(openPR) Planegg-Martinsried, 1. Juni 2010 - Die telegate AG veräußert ihre 100-prozentige italienische Tochtergesellschaft telegate Italia S. r. I., Turin, sowie die zwei in Italien betriebenen Call Center, in denen telegate das Telefonauskunftsgeschäft für den italienischen Markt operativ abgewickelt hat. Die Tochtergesellschaft geht über auf SEAT Pagine Gialle S. p. A., Italiens führendem Anbieter von Verzeichnismedien. Die beiden Call Center in Livorno und Turin inklusive der dortigen Mitarbeiter sowie einigen Sachwerten und vertraglichen Verpflichtungen übernimmt der führende italienische Call-Center-Dienstleister Contacta S. p. A. über zwei Tochtergesellschaften. Alle übernommenen Mitarbeiter erhalten mehrjährige Beschäftigungsgarantien. Beide Transaktionen wurden zum 1. Juni 2010 wirksam. Der Mittelzufluss für den telegate Konzern aus beiden Transaktionen liegt insgesamt bei rund 3,5 Mio. Euro.

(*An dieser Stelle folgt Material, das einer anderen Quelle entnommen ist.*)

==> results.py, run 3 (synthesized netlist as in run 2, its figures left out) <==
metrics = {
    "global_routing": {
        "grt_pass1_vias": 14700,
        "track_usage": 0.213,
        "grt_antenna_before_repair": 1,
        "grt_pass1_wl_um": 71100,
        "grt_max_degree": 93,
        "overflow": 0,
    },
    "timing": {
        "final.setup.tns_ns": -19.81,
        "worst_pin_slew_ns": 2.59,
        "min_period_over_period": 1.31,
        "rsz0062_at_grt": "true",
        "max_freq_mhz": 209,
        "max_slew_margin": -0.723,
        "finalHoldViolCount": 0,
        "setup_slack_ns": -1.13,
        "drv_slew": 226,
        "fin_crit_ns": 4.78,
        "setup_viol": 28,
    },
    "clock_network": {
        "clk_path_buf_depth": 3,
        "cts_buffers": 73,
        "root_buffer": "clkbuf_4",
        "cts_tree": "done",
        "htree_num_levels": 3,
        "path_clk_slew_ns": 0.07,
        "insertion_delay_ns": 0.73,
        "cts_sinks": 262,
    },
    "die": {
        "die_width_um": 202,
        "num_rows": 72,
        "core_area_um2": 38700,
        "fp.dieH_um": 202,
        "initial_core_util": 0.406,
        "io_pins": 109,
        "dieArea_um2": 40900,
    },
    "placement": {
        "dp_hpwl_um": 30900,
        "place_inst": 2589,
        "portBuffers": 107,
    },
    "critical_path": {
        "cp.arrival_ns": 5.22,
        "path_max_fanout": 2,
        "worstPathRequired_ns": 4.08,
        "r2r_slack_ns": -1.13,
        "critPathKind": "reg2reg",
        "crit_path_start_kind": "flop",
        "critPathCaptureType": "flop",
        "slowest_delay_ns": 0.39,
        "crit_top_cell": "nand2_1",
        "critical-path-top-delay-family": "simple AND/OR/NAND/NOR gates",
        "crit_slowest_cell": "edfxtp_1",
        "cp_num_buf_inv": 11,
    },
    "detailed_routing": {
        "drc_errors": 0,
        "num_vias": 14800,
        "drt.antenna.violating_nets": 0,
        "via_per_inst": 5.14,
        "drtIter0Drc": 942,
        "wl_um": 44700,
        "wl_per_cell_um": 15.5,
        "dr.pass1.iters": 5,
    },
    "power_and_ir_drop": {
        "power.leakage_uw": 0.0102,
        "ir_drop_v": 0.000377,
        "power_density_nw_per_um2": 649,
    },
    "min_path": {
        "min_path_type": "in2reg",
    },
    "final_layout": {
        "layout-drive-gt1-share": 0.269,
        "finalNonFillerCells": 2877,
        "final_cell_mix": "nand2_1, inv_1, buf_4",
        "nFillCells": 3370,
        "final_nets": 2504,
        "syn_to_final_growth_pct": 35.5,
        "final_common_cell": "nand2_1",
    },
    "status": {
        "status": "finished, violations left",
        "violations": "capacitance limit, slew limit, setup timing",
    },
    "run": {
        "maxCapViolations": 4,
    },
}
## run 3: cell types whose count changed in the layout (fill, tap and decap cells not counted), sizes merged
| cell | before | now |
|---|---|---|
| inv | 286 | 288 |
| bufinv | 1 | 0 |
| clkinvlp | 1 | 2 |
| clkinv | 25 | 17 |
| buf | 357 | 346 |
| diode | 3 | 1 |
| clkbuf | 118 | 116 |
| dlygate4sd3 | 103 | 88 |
**config.mk**
```make
export PLATFORM = sky130hd
export DESIGN_NAME = lbc_front
export DESIGN_NICKNAME = d
export VERILOG_FILES = /design/src/sv/lbc_pkg.sv /design/src/sv/lbc_front.sv
export SDC_FILE = /design/constraint.sdc
export NUM_CORES = 1
export LEC_CHECK = 0
export ABC_AREA = 1
export BUFFER_PORTS_ARGS = -buffer_cell sky130_fd_sc_hd__buf_2
export CAP_MARGIN = 30
export CORE_MARGIN = 2
export CORE_UTILIZATION = 40
export CTS_BUF_LIST = sky130_fd_sc_hd__clkbuf_4 sky130_fd_sc_hd__clkbuf_8
export DETAILED_ROUTE_END_ITERATION = 12
export GPL_TIMING_DRIVEN = 1
export PLACE_DENSITY_LB_ADDON = 0.12
export SETUP_SLACK_MARGIN = 0.02
export SLEW_MARGIN = 5
export SYNTH_ARGS = -nofsm -noshare
export SYNTH_HDL_FRONTEND = slang
export SYNTH_SLANG_ARGS = --single-unit
```
**constraint.sdc**
```tcl
create_clock -name clk -period 13.5 [get_ports clk]
set_input_delay 1.35 -clock clk [delete_from_list [all_inputs] [get_ports clk]]
set_output_delay 1.35 -clock clk [all_outputs]
set_load 0.01 [all_outputs]
```
**src/sv/lbc_pkg.sv**
```systemverilog
package lbc_pkg;

    localparam int MAX_ENTRIES     = 256;
    localparam int BLOCK_WORDS     = 32;
    localparam int NUM_DISKS       = 16;
    localparam int BLOCKS_PER_DISK = 256;
    localparam int MIN_CAP         = 2;

    localparam int ENTRY_W = $clog2(MAX_ENTRIES);
    localparam int CNT_W   = $clog2(MAX_ENTRIES + 1);
    localparam int WORD_W  = 5;
    localparam int DADDR_W = ENTRY_W + WORD_W;

    localparam logic [WORD_W-1:0] LAST_WORD = WORD_W'(BLOCK_WORDS - 1);

    typedef enum logic [2:0] {
        ST_OK       = 3'd0,
        ST_MISS     = 3'd1,
        ST_DISABLED = 3'd2,
        ST_RANGE    = 3'd3,
        ST_UPDATED  = 3'd4
    } status_t;

    typedef enum logic [2:0] {
        KIND_LKP_OFF,
        KIND_LKP,
        KIND_INS_FIRST,
        KIND_INS_WORD,
        KIND_INS_SKIP
    } kind_t;

    typedef struct packed {
        kind_t       kind;
        status_t     check;
        logic [3:0]  disk;
        logic [7:0]  blk;
        logic [WORD_W-1:0] word;
        logic [63:0] data;
    } lbc_item_t;

    typedef struct packed {
        logic             on;
        logic [CNT_W-1:0] cap;
        logic             clear;
    } lbc_cfg_t;

endpackage

```
**src/sv/lbc_front.sv**
```systemverilog
module lbc_front
    import lbc_pkg::*;
(
    input  logic        clk,
    input  logic        rst_n,
    input  lbc_cfg_t    cfg,
    input  logic        push,
    output logic        full,
    input  logic        opcode,
    input  logic [3:0]  disk,
    input  logic [7:0]  block_index,
    input  logic [4:0]  word_index,
    input  logic [63:0] data_in,
    input  logic        q_pop,
    output logic        q_empty,
    output lbc_item_t   q_item
);

    lbc_item_t  q_mem [2];
    logic       wr_ptr_reg, wr_ptr_next;
    logic       rd_ptr_reg, rd_ptr_next;
    logic [1:0] count_reg, count_next;
    lbc_item_t  cls;
    logic       do_push, do_pop;

    // classify on entry
    always_comb
    begin
        cls.disk  = disk;
        cls.blk   = block_index;
        cls.word  = word_index;
        cls.data  = data_in;
        cls.check = ST_OK;
        if (!opcode)
        begin
            cls.kind = cfg.on ? KIND_LKP : KIND_LKP_OFF;
        end
        else if (32'(word_index) >= BLOCK_WORDS)
        begin
            cls.kind = KIND_INS_SKIP;
        end
        else if (word_index == '0)
        begin
            cls.kind = KIND_INS_FIRST;
            if (!cfg.on)
            begin
                cls.check = ST_DISABLED;
            end
            else if (32'(disk) >= NUM_DISKS || 32'(block_index) >= BLOCKS_PER_DISK)
            begin
                cls.check = ST_RANGE;
            end
        end
        else
        begin
            cls.kind = KIND_INS_WORD;
        end
    end

    assign full    = (count_reg == 2'd2);
    assign q_empty = (count_reg == 2'd0);
    assign q_item  = q_mem[rd_ptr_reg];
    assign do_push = push && !full;
    assign do_pop  = q_pop && !q_empty;

    always_comb
    begin
        wr_ptr_next = do_push ? ~wr_ptr_reg : wr_ptr_reg;
        rd_ptr_next = do_pop ? ~rd_ptr_reg : rd_ptr_reg;
        count_next  = count_reg + 2'(do_push) - 2'(do_pop);
    end

    always_ff @(posedge clk)
    begin
        if (do_push)
        begin
            q_mem[wr_ptr_reg] <= cls;
        end
    end

    always_ff @(posedge clk or negedge rst_n)
    begin
        if (!rst_n)
        begin
            wr_ptr_reg <= 1'b0;
            rd_ptr_reg <= 1'b0;
            count_reg  <= 2'd0;
        end
        else
        begin
            wr_ptr_reg <= wr_ptr_next;
            rd_ptr_reg <= rd_ptr_next;
            count_reg  <= count_next;
        end
    end

endmodule

```
==> flow_metrics.py, run 1 <==
metrics = {
    "run_status": {
        "outcome": "completed",
    },
    "logic_synthesis": {
        "synthesis.instances": 486,
        "synth.cell_area_mm2": 0.00643,
        "postSynthAreaPerCell_um2": 13.2,
        "seq_area_frac_synth_pct": 80.0,
        "synthDominantAreaCellType": "sky130_fd_sc_hd__edfxtp_1",
        "yosys-top-cells-area": "sky130_fd_sc_hd__edfxtp_1 78%, sky130_fd_sc_hd__nand2_1 16%, sky130_fd_sc_hd__dfrtp_1 1.6%",
        "synth-seq-cells": 172,
        "ys_types": 13,
        "post-synth-top-area-fraction_pct": 78.5,
        "ys_warn_count": 0,
    },
    "cts": {
        "cts-root-to-sink-buffers": 2,
        "clkSlewWorstSetupHoldPaths_ns": 0.08,
        "cts_setup_buffers": 0,
        "numCtsBuffers": 17,
        "cts_max_level": 4,
        "clock_insertion_delay_worst_skew_ns": 0.45,
        "clock_tree_from_tritoncts": "built",
        "ctsResizeCount": 0,
        "holdBufCountCts": 0,
        "cts_root_buffer": "sky130_fd_sc_hd__clkbuf_8",
        "cts.sinks": 172,
    },
    "cells_and_area": {
        "n_fill_cell": 1501,
        "multi_input_gate_area_mm2": 0.00109,
        "design.final.nets": 761,
        "final_cell_count_no_fill": 892,
        "seq_cell_area_mm2": 0.00515,
        "area_growth_pct": 22.8,
        "final_util_pct": 50.0,
        "postLayoutCellArea_mm2": 0.00789,
        "largest_register_ff_count": 168,
        "proportion_of_layout_cells_with_a_drive_suffix_above_1_pct": 31.0,
    },
    "place": {
        "post_place_setup_slack_ns": 10.27,
        "port_buffers": 172,
        "detailed_placement_hpwl_um": 7840,
        "globalplace.congestion": 0.737,
        "placed_cells_incl_taps": 859,
        "placement.cell_area_mm2": 0.00745,
    },
    "timing": {
        "period_needed_ns": 3.63,
        "timing.final.ws_setup_ns": 9.87,
        "setup_violations": 0,
        "relSlewSlack_pct": 37.1,
        "worst_slew_pin_slew_ns": 0.943,
        "totalNegativeSetupSlack_ns": 0,
        "grt_setup_unrepaired": "false",
        "fmaxAchievable_mhz": 275,
        "layout_worst_path_cycle_share_pct": 26.9,
        "report.final.hold_viol_count": 0,
        "maxSlewViolCount": 0,
        "final.setup_skew_ns": 0.00869,
    },
    "die": {
        "floorplan.io_pins": 186,
        "floorplan_row_count": 46,
        "die-width_um": 131,
        "die_height_um": 131,
        "design.die.area_mm2": 0.0171,
        "design.core.area_mm2": 0.0158,
        "initial_core_util_pct": 40.8,
    },
    "power": {
        "power.static_leakage_nw": 3.44,
        "power.ir.vdd_worst_mv": 0.0964,
        "power.share.combinational_pct": 32.0,
        "intPower_mw": 1.12,
        "pwr-share-seq_pct": 44.7,
        "pwr-share-clk_pct": 23.3,
        "switching_share_pct": 33.4,
        "psw_mw": 0.563,
        "power-per-cell-area_mw_per_mm2": 214,
    },
    "detailed_routing": {
        "detailroute.via_count": 3966,
        "post_drt_wl_per_cell_um": 14.4,
        "antenna_left": 0,
        "drc": 0,
        "detailedRoute.firstIterationViolations": 203,
        "drt_wl_total_um": 12900,
        "detailedRoute.firstPassIterationCount": 4,
        "avgViaCountPerCell": 4.45,
    },
    "critical_path": {
        "critical_path_required_ns": 12.15,
        "setup.worst_path.start_class": "flop",
        "critPathKind": "flop to output pin",
        "worstPathArrival_ns": 2.28,
        "worstPathMaxFanout": 54,
        "end_kind": "output pin",
    },
    "hold_path": {
        "min-delay-path-class": "flop to flop",
    },
    "grt": {
        "globalRouteOverflowTotal": 0,
        "globalRouteTotalUtil_pct": 15.3,
        "grt_antenna_before_repair": 3,
        "grt_pass1_vias": 3957,
        "grt_start_max_net_pins": 86,
        "grt_first_pass_wirelength_um": 19300,
    },
    "job": {
        "max-cap-violations": 0,
    },
}
area by class of cell:
| cell class | instances | share of cell area [%] |
|---|---|---|
| antenna | 2 | 0.0634 |
| tap | 216 | 3.43 |
| timing repair buffer | 177 | 11.4 |
| sequential | 172 | 65.2 |
| inverter | 12 | 0.587 |
| multi-input combinational | 282 | 13.8 |
| clock inverter | 10 | 2.17 |
| clock buffer | 21 | 3.35 |
--- config.mk ---
export PLATFORM = sky130hd
export DESIGN_NAME = mpp_queue
export DESIGN_NICKNAME = d
export VERILOG_FILES = /design/src/rtl/core/mpp_pkg.sv /design/src/rtl/core/mpp_queue.sv
export SDC_FILE = /design/constraint.sdc
export NUM_CORES = 1
export LEC_CHECK = 0
export BUFFER_PORTS_ARGS = -buffer_cell sky130_fd_sc_hd__buf_2
export CAP_MARGIN = 20
export CELL_PAD_IN_SITES_DETAIL_PLACEMENT = 0
export CELL_PAD_IN_SITES_GLOBAL_PLACEMENT = 1
export CORE_UTILIZATION = 35
export CTS_CLUSTER_SIZE = 14
export DETAILED_ROUTE_END_ITERATION = 8
export HOLD_SLACK_MARGIN = 0.02
export MAX_ROUTING_LAYER = met4
export PLACE_DENSITY = 0.62
export SLEW_MARGIN = 20
export SYNTH_ARGS = -nofsm -noshare
export SYNTH_HDL_FRONTEND = slang
export SYNTH_SLANG_ARGS = --single-unit
--- constraint.sdc ---
create_clock -name clk -period 5.84 [get_ports clk]
set_clock_uncertainty 0.15 [all_clocks]
set_input_delay 0.584 -clock clk [delete_from_list [all_inputs] [get_ports clk]]
set_output_delay 0.584 -clock clk [all_outputs]
set_load 0.05 [all_outputs]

Hintergrund der aktuellen Transaktionen ist zum einen die Situation im italienischen Telefonauskunftsmarkt, der sich in einer bereits fortgeschrittenen Konsolidierungsphase befindet und heute keine nachhaltigen Wachstumsperspektiven mehr für die telegate Gruppe bietet. Zum anderen begründet sich der Verkauf der Gesellschaft und des operativen Geschäfts in Italien aus der veränderten strategischen Ausrichtung und der Transformation des Geschäftsmodells der telegate AG. Die telegate AG wandelt sich von einem klassischen Telefonauskunftsanbieter zu einem Spezialisten für Lokale Suche und digitalen Vermarkter des Mittelstands. Das Unternehmen konzentriert seine Geschäftsaktivitäten auf den deutschen Kernmarkt und möchte hier die großen Wachstumsperspektiven im Markt für Lokale Suche entschlossen für sich nutzen. Im ersten Quartal 2010 war das Werbevertriebsgeschäft um fast 20 % gegenüber dem Vorjahr dynamisch gewachsen.
Über telegate Italia S .r. I.:
telegate Italia S.r.I. zählt seit dem Jahr 2000 zur telegate Gruppe. Das Teilsegment Italien erzielte im Geschäftsjahr 2009 Umsätze in Höhe von 20,8 Mio. Euro bei einem Gewinn vor Zinsen, Steuern und Abschreibungen von 1,5 Mio. Euro. Damit trug das Teilsegment Italien im vergangenen Jahr etwa 14 Prozent zum Konzernumsatz bzw. rund 4 Prozent zum operativen Gewinn des Unternehmens bei.